* [Records]:
::::

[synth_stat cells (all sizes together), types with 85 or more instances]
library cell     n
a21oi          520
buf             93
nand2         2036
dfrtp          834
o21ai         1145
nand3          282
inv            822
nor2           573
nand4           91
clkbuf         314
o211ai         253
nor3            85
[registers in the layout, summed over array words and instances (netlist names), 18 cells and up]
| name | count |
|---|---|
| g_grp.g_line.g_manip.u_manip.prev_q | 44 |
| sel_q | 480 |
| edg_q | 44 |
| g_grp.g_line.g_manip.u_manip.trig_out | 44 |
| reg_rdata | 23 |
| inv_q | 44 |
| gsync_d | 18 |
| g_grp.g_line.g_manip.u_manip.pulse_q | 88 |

::::

* [What is being asked]:
Print exactly, and only, the lines from the line that contains "[registers in the" through the last line of the records.

* [Result]:
[registers in the layout, summed over array words and instances (netlist names), 18 cells and up]
| name | count |
|---|---|
| g_grp.g_line.g_manip.u_manip.prev_q | 44 |
| sel_q | 480 |
| edg_q | 44 |
| g_grp.g_line.g_manip.u_manip.trig_out | 44 |
| reg_rdata | 23 |
| inv_q | 44 |
| gsync_d | 18 |
| g_grp.g_line.g_manip.u_manip.pulse_q | 88 |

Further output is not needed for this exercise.